## EXERCISE PROMPT
Using the records that appear below, write out exactly the lines from the one with "export IMPL_syn_to_final_growth_pct=27.1" through the one with "export IMPL_antenna_found_initial=1", keeping both end lines.

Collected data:
[src/interco_macros.svh]
// Fixed sizing of the read interconnect, included by the package and by RTL that needs counts
`ifndef INTERCO_MACROS_SVH
`define INTERCO_MACROS_SVH

// Tree shape
`define NUM_SLV_PORTS 4
`define RADIX 2
`define NUM_NODES 2

// Bus widths
`define ADDR_WIDTH 32
`define DATA_WIDTH 32

// ID widths along the path
`define SLV_ID_WIDTH 2
// Slave ID plus one port-select bit
`define NODE_ID_WIDTH 3
// Node ID plus one node-select bit
`define ROOT_ID_WIDTH 4
`define MST_ID_WIDTH 2

// Master ID pool, also the outstanding read limit
`define ID_POOL_DEPTH 4

`endif

[src/interco_pkg.sv]
// Shared bus and ID types for the read interconnect, imported by every RTL block
`include "interco_macros.svh"

package interco_pkg;

  typedef logic [`ADDR_WIDTH-1:0]   addr_t;
  typedef logic [`DATA_WIDTH-1:0]   data_t;
  typedef logic [`SLV_ID_WIDTH-1:0] slv_id_t;
  typedef logic [`MST_ID_WIDTH-1:0] mst_id_t;

  ////////////////////////////////////////
  // Node level ID
  ////////////////////////////////////////

  // Port select sits above the core's own ID
  typedef struct packed {
    logic    port_sel;
    slv_id_t slv_id;
  } node_id_s;

  typedef union packed {
    logic [`NODE_ID_WIDTH-1:0] raw;
    node_id_s                  fields;
  } node_id_u;

  ////////////////////////////////////////
  // Root level ID
  ////////////////////////////////////////

  typedef struct packed {
    logic     node_sel;
    node_id_u node_id;
  } root_id_s;

  // Raw form goes into the remap table
  typedef union packed {
    logic [`ROOT_ID_WIDTH-1:0] raw;
    root_id_s                  fields;
  } root_id_u;

endpackage

[src/rd_chan_if.sv]
// One read address channel plus its read-data channel, used between interconnect stages
interface rd_chan_if import interco_pkg::*; ();

  // Address channel
  logic     ar_valid;
  logic     ar_ready;
  addr_t    ar_addr;
  node_id_u ar_id;

  // Read-data channel
  logic     r_valid;
  logic     r_ready;
  data_t    r_data;
  node_id_u r_id;

  // Requesting side
  modport mst (
    output ar_valid,
    output ar_addr,
    output ar_id,
    output r_ready,
    input  ar_ready,
    input  r_valid,
    input  r_data,
    input  r_id
  );

  // Responding side
  modport slv (
    input  ar_valid,
    input  ar_addr,
    input  ar_id,
    input  r_ready,
    output ar_ready,
    output r_valid,
    output r_data,
    output r_id
  );

endinterface

[src/hier_interco_top.sv]
// Top of the read interconnect, joining the spill stage, the mux nodes and the root remapper
`include "interco_macros.svh"

module hier_interco_top import interco_pkg::*; (
  input  logic                         clk_i,
  input  logic                         rst_n_i,
  // Core side
  input  logic    [`NUM_SLV_PORTS-1:0] slv_ar_valid_i,
  input  addr_t   [`NUM_SLV_PORTS-1:0] slv_ar_addr_i,
  input  slv_id_t [`NUM_SLV_PORTS-1:0] slv_ar_id_i,
  input  logic    [`NUM_SLV_PORTS-1:0] slv_r_ready_i,
  output logic    [`NUM_SLV_PORTS-1:0] slv_ar_ready_o,
  output logic    [`NUM_SLV_PORTS-1:0] slv_r_valid_o,
  output data_t   [`NUM_SLV_PORTS-1:0] slv_r_data_o,
  output slv_id_t [`NUM_SLV_PORTS-1:0] slv_r_id_o,
  // Memory side
  output logic                         mst_ar_valid_o,
  output addr_t                        mst_ar_addr_o,
  output mst_id_t                      mst_ar_id_o,
  output logic                         mst_r_ready_o,
  input  logic                         mst_ar_ready_i,
  input  logic                         mst_r_valid_i,
  input  data_t                        mst_r_data_i,
  input  mst_id_t                      mst_r_id_i
);

  // Per-core channels after the spill registers
  rd_chan_if port_if [`NUM_SLV_PORTS] ();
  // One channel per node output
  rd_chan_if node_if [`NUM_NODES] ();

  slv_port_spill u_slv_port_spill (
    .clk_i          (clk_i),
    .rst_n_i        (rst_n_i),
    .slv_ar_valid_i (slv_ar_valid_i),
    .slv_ar_addr_i  (slv_ar_addr_i),
    .slv_ar_id_i    (slv_ar_id_i),
    .slv_r_ready_i  (slv_r_ready_i),
    .slv_ar_ready_o (slv_ar_ready_o),
    .slv_r_valid_o  (slv_r_valid_o),
    .slv_r_data_o   (slv_r_data_o),
    .slv_r_id_o     (slv_r_id_o),
    .ports_o        (port_if)
  );

  ////////////////////////////////////////
  // Node level
  ////////////////////////////////////////

  // Each node serves RADIX neighbouring ports
  for (genvar n = 0; n < `NUM_NODES; n++) begin : gen_node
    rd_mux_node u_rd_mux_node (
      .clk_i   (clk_i),
      .rst_n_i (rst_n_i),
      .in_a_i  (port_if[n * `RADIX]),
      .in_b_i  (port_if[n * `RADIX + 1]),
      .out_o   (node_if[n])
    );
  end

  ////////////////////////////////////////
  // Root
  ////////////////////////////////////////

  root_id_remap u_root_id_remap (
    .clk_i          (clk_i),
    .rst_n_i        (rst_n_i),
    .node_a_i       (node_if[0]),
    .node_b_i       (node_if[1]),
    .mst_ar_valid_o (mst_ar_valid_o),
    .mst_ar_addr_o  (mst_ar_addr_o),
    .mst_ar_id_o    (mst_ar_id_o),
    .mst_r_ready_o  (mst_r_ready_o),
    .mst_ar_ready_i (mst_ar_ready_i),
    .mst_r_valid_i  (mst_r_valid_i),
    .mst_r_data_i   (mst_r_data_i),
    .mst_r_id_i     (mst_r_id_i)
  );

endmodule

[src/rd_mux_node.sv]
// Two-input read mux node, tags each request with its input index and steers responses back
module rd_mux_node import interco_pkg::*; (
  input  logic   clk_i,
  input  logic   rst_n_i,
  rd_chan_if.slv in_a_i,
  rd_chan_if.slv in_b_i,
  rd_chan_if.mst out_o
);

  logic     out_full_q;
  addr_t    out_addr_q;
  node_id_u out_id_q;
  // Low means input A wins a tie
  logic     rr_q;

  logic     can_accept;
  logic     grant_a;
  logic     grant_b;
  addr_t    req_addr;
  node_id_u req_id;
  node_id_u rsp_id;
  logic     rsp_sel;

  ////////////////////////////////////////
  // Address channel
  ////////////////////////////////////////

  assign can_accept = !out_full_q || out_o.ar_ready;

  assign grant_a = can_accept && in_a_i.ar_valid && (!in_b_i.ar_valid || !rr_q);
  assign grant_b = can_accept && in_b_i.ar_valid && (!in_a_i.ar_valid || rr_q);

  assign in_a_i.ar_ready = grant_a;
  assign in_b_i.ar_ready = grant_b;

  // Prepend the winning index to the core ID
  always_comb begin
    req_id.fields.port_sel = grant_b;
    if (grant_b) begin
      req_addr             = in_b_i.ar_addr;
      req_id.fields.slv_id = in_b_i.ar_id.fields.slv_id;
    end else begin
      req_addr             = in_a_i.ar_addr;
      req_id.fields.slv_id = in_a_i.ar_id.fields.slv_id;
    end
  end

  always_ff @(posedge clk_i) begin
    if (!rst_n_i) begin
      out_full_q <= 1'b0;
      rr_q       <= 1'b0;
    end else begin
      if (grant_a || grant_b) begin
        out_full_q <= 1'b1;
        // Other input gets priority next time
        rr_q       <= grant_a;
      end else if (out_o.ar_ready) begin
        out_full_q <= 1'b0;
      end
    end
  end

  always_ff @(posedge clk_i) begin
    if (grant_a || grant_b) begin
      out_addr_q <= req_addr;
      out_id_q   <= req_id;
    end
  end

  assign out_o.ar_valid = out_full_q;
  assign out_o.ar_addr  = out_addr_q;
  assign out_o.ar_id    = out_id_q;

  ////////////////////////////////////////
  // Read-data channel
  ////////////////////////////////////////

  assign rsp_sel = out_o.r_id.fields.port_sel;

  // Strip the select bit before handing the ID back
  always_comb begin
    rsp_id.fields.port_sel = 1'b0;
    rsp_id.fields.slv_id   = out_o.r_id.fields.slv_id;
  end

  assign in_a_i.r_valid = out_o.r_valid && !rsp_sel;
  assign in_b_i.r_valid = out_o.r_valid && rsp_sel;
  assign in_a_i.r_data  = out_o.r_data;
  assign in_b_i.r_data  = out_o.r_data;
  assign in_a_i.r_id    = rsp_id;
  assign in_b_i.r_id    = rsp_id;

  assign out_o.r_ready = rsp_sel ? in_b_i.r_ready : in_a_i.r_ready;

endmodule

[src/root_id_remap.sv]
// Root stage that arbitrates the nodes and maps their wide IDs onto the small master ID pool
`include "interco_macros.svh"

module root_id_remap import interco_pkg::*; (
  input  logic    clk_i,
  input  logic    rst_n_i,
  rd_chan_if.slv  node_a_i,
  rd_chan_if.slv  node_b_i,
  output logic    mst_ar_valid_o,
  output addr_t   mst_ar_addr_o,
  output mst_id_t mst_ar_id_o,
  output logic    mst_r_ready_o,
  input  logic    mst_ar_ready_i,
  input  logic    mst_r_valid_i,
  input  data_t   mst_r_data_i,
  input  mst_id_t mst_r_id_i
);

  // Address register
  logic     ar_full_q;
  addr_t    ar_addr_q;
  mst_id_t  ar_id_q;
  logic     rr_q;

  // ID pool, one bit per master ID, high when free
  logic [`ID_POOL_DEPTH-1:0] id_free_q;
  logic [`ID_POOL_DEPTH-1:0] id_free_d;
  root_id_u                  id_table_q [`ID_POOL_DEPTH];
  mst_id_t                   free_id;
  logic                      id_avail;

  logic     can_accept;
  logic     grant_a;
  logic     grant_b;
  addr_t    req_addr;
  root_id_u req_id;

  // Response register
  logic     r_full_q;
  data_t    r_data_q;
  root_id_u r_id_q;
  logic     rsp_ready;
  logic     mst_r_fire;

  ////////////////////////////////////////
  // ID allocation
  ////////////////////////////////////////

  // Lowest free ID wins
  always_comb begin
    free_id = '0;
    for (int k = `ID_POOL_DEPTH - 1; k >= 0; k--) begin
      if (id_free_q[k]) begin
        free_id = mst_id_t'(k);
      end
    end
  end

  assign id_avail = |id_free_q;

  always_comb begin
    id_free_d = id_free_q;
    if (grant_a || grant_b) begin
      id_free_d[free_id] = 1'b0;
    end
    if (mst_r_fire) begin
      id_free_d[mst_r_id_i] = 1'b1;
    end
  end

  ////////////////////////////////////////
  // Address channel
  ////////////////////////////////////////

  // Stall the nodes while the pool is empty
  assign can_accept = id_avail && (!ar_full_q || mst_ar_ready_i);

  assign grant_a = can_accept && node_a_i.ar_valid && (!node_b_i.ar_valid || !rr_q);
  assign grant_b = can_accept && node_b_i.ar_valid && (!node_a_i.ar_valid || rr_q);

  assign node_a_i.ar_ready = grant_a;
  assign node_b_i.ar_ready = grant_b;

  assign req_addr   = grant_b ? node_b_i.ar_addr : node_a_i.ar_addr;
  assign req_id.raw = {grant_b, grant_b ? node_b_i.ar_id.raw : node_a_i.ar_id.raw};

  assign mst_ar_valid_o = ar_full_q;
  assign mst_ar_addr_o  = ar_addr_q;
  assign mst_ar_id_o    = ar_id_q;

  ////////////////////////////////////////
  // Read-data channel
  ////////////////////////////////////////

  assign rsp_ready     = r_id_q.fields.node_sel ? node_b_i.r_ready : node_a_i.r_ready;
  assign mst_r_ready_o = !r_full_q || rsp_ready;
  assign mst_r_fire    = mst_r_valid_i && mst_r_ready_o;

  assign node_a_i.r_valid = r_full_q && !r_id_q.fields.node_sel;
  assign node_b_i.r_valid = r_full_q && r_id_q.fields.node_sel;
  assign node_a_i.r_data  = r_data_q;
  assign node_b_i.r_data  = r_data_q;
  assign node_a_i.r_id    = r_id_q.fields.node_id;
  assign node_b_i.r_id    = r_id_q.fields.node_id;

  always_ff @(posedge clk_i) begin
    if (!rst_n_i) begin
      ar_full_q <= 1'b0;
      rr_q      <= 1'b0;
      id_free_q <= '1;
      r_full_q  <= 1'b0;
    end else begin
      id_free_q <= id_free_d;
      if (grant_a || grant_b) begin
        ar_full_q <= 1'b1;
        rr_q      <= grant_a;
      end else if (mst_ar_ready_i) begin
        ar_full_q <= 1'b0;
      end
      if (mst_r_fire) begin
        r_full_q <= 1'b1;
      end else if (rsp_ready) begin
        r_full_q <= 1'b0;
      end
    end
  end

  // Table holds the original wide ID per master ID
  always_ff @(posedge clk_i) begin
    if (grant_a || grant_b) begin
      ar_addr_q           <= req_addr;
      ar_id_q             <= free_id;
      id_table_q[free_id] <= req_id;
    end
    if (mst_r_fire) begin
      r_data_q <= mst_r_data_i;
      r_id_q   <= id_table_q[mst_r_id_i];
    end
  end

endmodule

[src/slv_port_spill.sv]
// Input stage that registers each core's read request and turns flat ports into interfaces
`include "interco_macros.svh"

module slv_port_spill import interco_pkg::*; (
  input  logic                                clk_i,
  input  logic                                rst_n_i,
  input  logic    [`NUM_SLV_PORTS-1:0]        slv_ar_valid_i,
  input  addr_t   [`NUM_SLV_PORTS-1:0]        slv_ar_addr_i,
  input  slv_id_t [`NUM_SLV_PORTS-1:0]        slv_ar_id_i,
  input  logic    [`NUM_SLV_PORTS-1:0]        slv_r_ready_i,
  output logic    [`NUM_SLV_PORTS-1:0]        slv_ar_ready_o,
  output logic    [`NUM_SLV_PORTS-1:0]        slv_r_valid_o,
  output data_t   [`NUM_SLV_PORTS-1:0]        slv_r_data_o,
  output slv_id_t [`NUM_SLV_PORTS-1:0]        slv_r_id_o,
  rd_chan_if.mst                              ports_o [`NUM_SLV_PORTS]
);

  for (genvar i = 0; i < `NUM_SLV_PORTS; i++) begin : gen_port
    logic    full_q;
    addr_t   addr_q;
    slv_id_t id_q;
    logic    accept;

    // Free slot, or the held request leaves this cycle
    assign slv_ar_ready_o[i] = !full_q || ports_o[i].ar_ready;
    assign accept            = slv_ar_valid_i[i] && slv_ar_ready_o[i];

    always_ff @(posedge clk_i) begin
      if (!rst_n_i) begin
        full_q <= 1'b0;
      end else if (accept) begin
        full_q <= 1'b1;
      end else if (ports_o[i].ar_ready) begin
        full_q <= 1'b0;
      end
    end

    always_ff @(posedge clk_i) begin
      if (accept) begin
        addr_q <= slv_ar_addr_i[i];
        id_q   <= slv_ar_id_i[i];
      end
    end

    assign ports_o[i].ar_valid = full_q;
    assign ports_o[i].ar_addr  = addr_q;
    // Zero-extend the core ID into the node-wide field
    assign ports_o[i].ar_id.raw = {{(`NODE_ID_WIDTH - `SLV_ID_WIDTH){1'b0}}, id_q};

    // Responses pass straight through
    assign slv_r_valid_o[i]   = ports_o[i].r_valid;
    assign slv_r_data_o[i]    = ports_o[i].r_data;
    assign slv_r_id_o[i]      = ports_o[i].r_id.fields.slv_id;
    assign ports_o[i].r_ready = slv_r_ready_i[i];
  end

endmodule
[config.mk]
export PLATFORM = sky130hd
export DESIGN_NAME = hier_interco_top
export DESIGN_NICKNAME = d
export VERILOG_FILES = /design/src/interco_pkg.sv /design/src/rd_chan_if.sv /design/src/hier_interco_top.sv /design/src/rd_mux_node.sv /design/src/root_id_remap.sv /design/src/slv_port_spill.sv
export VERILOG_INCLUDE_DIRS = /design/src /design/src/src
export SDC_FILE = /design/constraint.sdc
export NUM_CORES = 1
export LEC_CHECK = 0
export BUFFER_PORTS_ARGS = -buffer_cell sky130_fd_sc_hd__buf_2
export CORE_ASPECT_RATIO = 1.75
export CORE_UTILIZATION = 51
export DETAILED_ROUTE_END_ITERATION = 8
export GPL_TIMING_DRIVEN = 0
export PLACE_DENSITY_LB_ADDON = 0.3
export SETUP_SLACK_MARGIN = 0.4
export SYNTH_ARGS = -nofsm -noshare
export SYNTH_HDL_FRONTEND = slang
export SYNTH_SLANG_ARGS = --single-unit
[constraint.sdc]
create_clock -name clk_i -period 4.2 [get_ports clk_i]
set_input_delay 0.84 -clock clk_i [delete_from_list [all_inputs] [get_ports clk_i]]
set_output_delay 0.84 -clock clk_i [all_outputs]
set_load 0.01 [all_outputs]
==> flow_metrics.env <==
export IMPL_min_path_type="in -> reg"
export IMPL_crit_buf_inv=1
export IMPL_synth_top_area_cell="edfxtp_1"
export IMPL_die_x_um=117
export IMPL_cts_resized=0
export IMPL_worst_setup_path_end_kind="output port"
export IMPL_hp_start="slv_ar_addr_i[24]"
export IMPL_maxCapViolCount=0
export IMPL_dieArea_um2=23900
export IMPL_start_kind="flop"
export IMPL_core_um2=22700
export IMPL_wl_met3_mm=1.87
export IMPL_cts_setup_buffers=0
export IMPL_max_freq_mhz=343
export IMPL_finalInstanceArea_um2=15000
export IMPL_ys_seq_area_frac=0.766
export IMPL_clk_pin_slew_worst_paths_ps=70
export IMPL_synth_area_leaders="edfxtp_1 (74%), mux2_2 (8.2%), buf_4 (7.0%), dfxtp_1 (2.5%), mux2_4 (1.8%)"
export IMPL_crit_path_top_delay_cell="mux4_2"
export IMPL_fin_crit_sh=0.694
export IMPL_setup_tns_ps=0
export IMPL_arrival_ps=2080
export IMPL_power_w=0.00681
export IMPL_ir_worst_vdd_mv=0.405
export IMPL_ioPinCount=362
export IMPL_first_iter_violations=220
export IMPL_num_antenna_cells=0
export IMPL_numCtsBuffers=27
export IMPL_slew_viol_final=0
export IMPL_cts_tree="yes"
export IMPL_fin_nets=1198
export IMPL_hold_buffers=0
export IMPL_netlist_instances=620
export IMPL_worstMarginPinSlew_ps=865
export IMPL_path_delay_family="multiplexers"
export IMPL_fillers=1579
export IMPL_gr_usage_all_layers=0.200
export IMPL_cts_sinks=307
export IMPL_async_flop_share=0
export IMPL_dr_total_vias=6425
export IMPL_crit_type="reg -> out"
export IMPL_wl_mm=24.0
export IMPL_slowest_delay_ps=600
export IMPL_synth_nets=802
export IMPL_initial_core_util=0.521
export IMPL_cp_max_fo=5
export IMPL_cp_required_ps=3360
export IMPL_syn_to_final_growth_pct=27.1
export IMPL_rsz0062_at_grt="no"
export IMPL_layout_drive_gt1_share=0.621
export IMPL_fin_crit_ps=2920
export IMPL_setup_violations=0
export IMPL_cts_max_level=1
export IMPL_netlist_area_um2=11800
export IMPL_rows=73
export IMPL_highest_layer="met4"
export IMPL_layout_area_seq_um2=9070
export IMPL_antenna_found_initial=1
export IMPL_layout_commonest_cell="buf_2"
export IMPL_timing_rr_start="u_root_id_remap.r_id_q[2]"
export IMPL_clockRootBuffer="clkbuf_16"
export IMPL_p_leak_nw=6.18
export IMPL_synth_top_area_share=0.741
export IMPL_gp_congestion=0.769
export IMPL_yosysWarningCount=0
export IMPL_setup_worst_path_start="u_root_id_remap.r_id_q[2]"
export IMPL_layout_common_cells="buf_2 (360), edfxtp_1 (292), buf_4 (111), mux2_2 (86), clkbuf_16 (27)"
export IMPL_drtAntennaViolNets=0
export IMPL_port_buffers=359
export IMPL_avgViaCountPerCell=4.81
export IMPL_p_per_area_nw_per_um2=453
export IMPL_place_area_um2=14200
export IMPL_drt_pass1_iterations=4
export IMPL_clockBufferDepth=3
export IMPL_grt_max_degree=37
export IMPL_multiInputGateArea_um2=1810
export IMPL_ys_ff_latch=307
export IMPL_dp_hpwl_mm=17.7
export IMPL_wl_met2_mm=13.4
export IMPL_finClkSkew_ps=9.44
export IMPL_utilization=0.662
export IMPL_route_detailed_drc=0
export IMPL_whs_ps=469
export IMPL_synth_edff_count=292
export IMPL_clock_latency_ps=540
export IMPL_wire_per_inst_um=18.0
export IMPL_grt_pass1_vias=6373
export IMPL_grt_overflow_total=0
export IMPL_wl_met1_mm=8.22
export IMPL_slew_headroom=0.419
export IMPL_status="completed"
export IMPL_grt_pass1_wl_mm=34.0
export IMPL_synth_distinct_cells=37
export IMPL_hold_viol_final=0
export IMPL_fp_dieH_um=204
export IMPL_synth_top_flop_cell="edfxtp_1"
export IMPL_crit_chain="mux4_2, nand2b_1, buf_2"
export IMPL_avgSynthCellArea_um2=19.1
-- through the flow --
step           setup slack (ps)  cells
3_3_place_gp               -426   1279
5_1_grt                    1210   1336
4_1_cts                    1250   1335
6_report                   1280   1336
2_1_floorplan               953    620
3_5_place_dp               1240   1286
-- sequential cells by signal, indices dropped and copies added (netlist names), 2 cells and up --
register,cells
gen_node.u_rd_mux_node.out_o.ar_addr,64
gen_node.u_rd_mux_node.out_o.ar_id,6
gen_node.u_rd_mux_node.out_o.ar_valid,2
gen_node.u_rd_mux_node.rr_q,2
u_root_id_remap.id_free_q,4
u_root_id_remap.id_table_q,16
u_root_id_remap.mst_ar_addr_o,32
u_root_id_remap.mst_ar_id_o,2
u_root_id_remap.node_a_i.r_data,32
u_root_id_remap.r_id_q,4
u_slv_port_spill.gen_port.id_q,8
u_slv_port_spill.ports_o.ar_addr,128
u_slv_port_spill.ports_o.ar_valid,4
-- Yosys cell counts, drive strengths merged, types with 2 or more instances --
| cell | number |
|---|---|
| edfxtp | 292 |
| buf | 120 |
| mux2 | 103 |
| dfxtp | 15 |
| inv | 14 |
| nor2 | 10 |
| a21boi | 8 |
| and2 | 7 |
| o21ai | 6 |
| mux4 | 5 |
| nand2 | 5 |
| and3 | 3 |
| nand2b | 3 |
| nor2b | 3 |
| nor3 | 3 |
| o21a | 3 |
| o311ai | 3 |
| o31a | 3 |
| a21oi | 2 |
| clkbuf | 2 |
-- final timing paths --
check	end	slack, ps	depth (start not counted)
max	mst_r_ready_o	1280	3
min	u_slv_port_spill.ports_o[0].ar_addr[24]	470	1
max reg2reg	u_root_id_remap.node_a_i.r_data[13]	1470	5
min reg2reg	gen_node[0].u_rd_mux_node.rr_q	510	2
-- area by class of cell --
cell class,instances,area share
sequential,307,0.603
buffer,122,0.0617
timing repair buffer,367,0.132
clock inverter,16,0.00890
inverter,14,0.00349
tap,300,0.0249
clock buffer,33,0.0464
multi-input combinational,177,0.120
-- worst reg2reg max path, cell delays in order, from the launching register on --
cell      delay (ps)
edfxtp_1         540
mux4_2           600
nand2b_1         230
nand2_1          170
clkinv_1         550
buf_16           390
-- power by group --
part / switching (W) / leakage (nW) / internal, W / total, W
clock: 0.00103 / 0.407 / 0.00131 / 0.00234
combinational: 0.000366 / 2.82 / 0.000385 / 0.000751
sequential: 0.0000840 / 2.95 / 0.00364 / 0.00373
-- cells by family (layout without fill, tap and decap cells) --
logic type	count (synthesis)	in the layout	synth area share
compound gates	30	30	0.0196
buf+inv	136	552	0.0828
flops	307	307	0.766
mux	108	108	0.112
simple gates	39	39	0.0198
-- routing by layer --
layer	vias to the layer above	global-route usage
li1	3018	-
met5	-	0
met3	29	0.0520
met2	295	0.392
met4	0	0.0646
met1	3083	0.196
(Power assumes the default switching activity.)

## PROBLEM SOLUTION
export IMPL_syn_to_final_growth_pct=27.1
export IMPL_rsz0062_at_grt="no"
export IMPL_layout_drive_gt1_share=0.621
export IMPL_fin_crit_ps=2920
export IMPL_setup_violations=0
export IMPL_cts_max_level=1
export IMPL_netlist_area_um2=11800
export IMPL_rows=73
export IMPL_highest_layer="met4"
export IMPL_layout_area_seq_um2=9070
export IMPL_antenna_found_initial=1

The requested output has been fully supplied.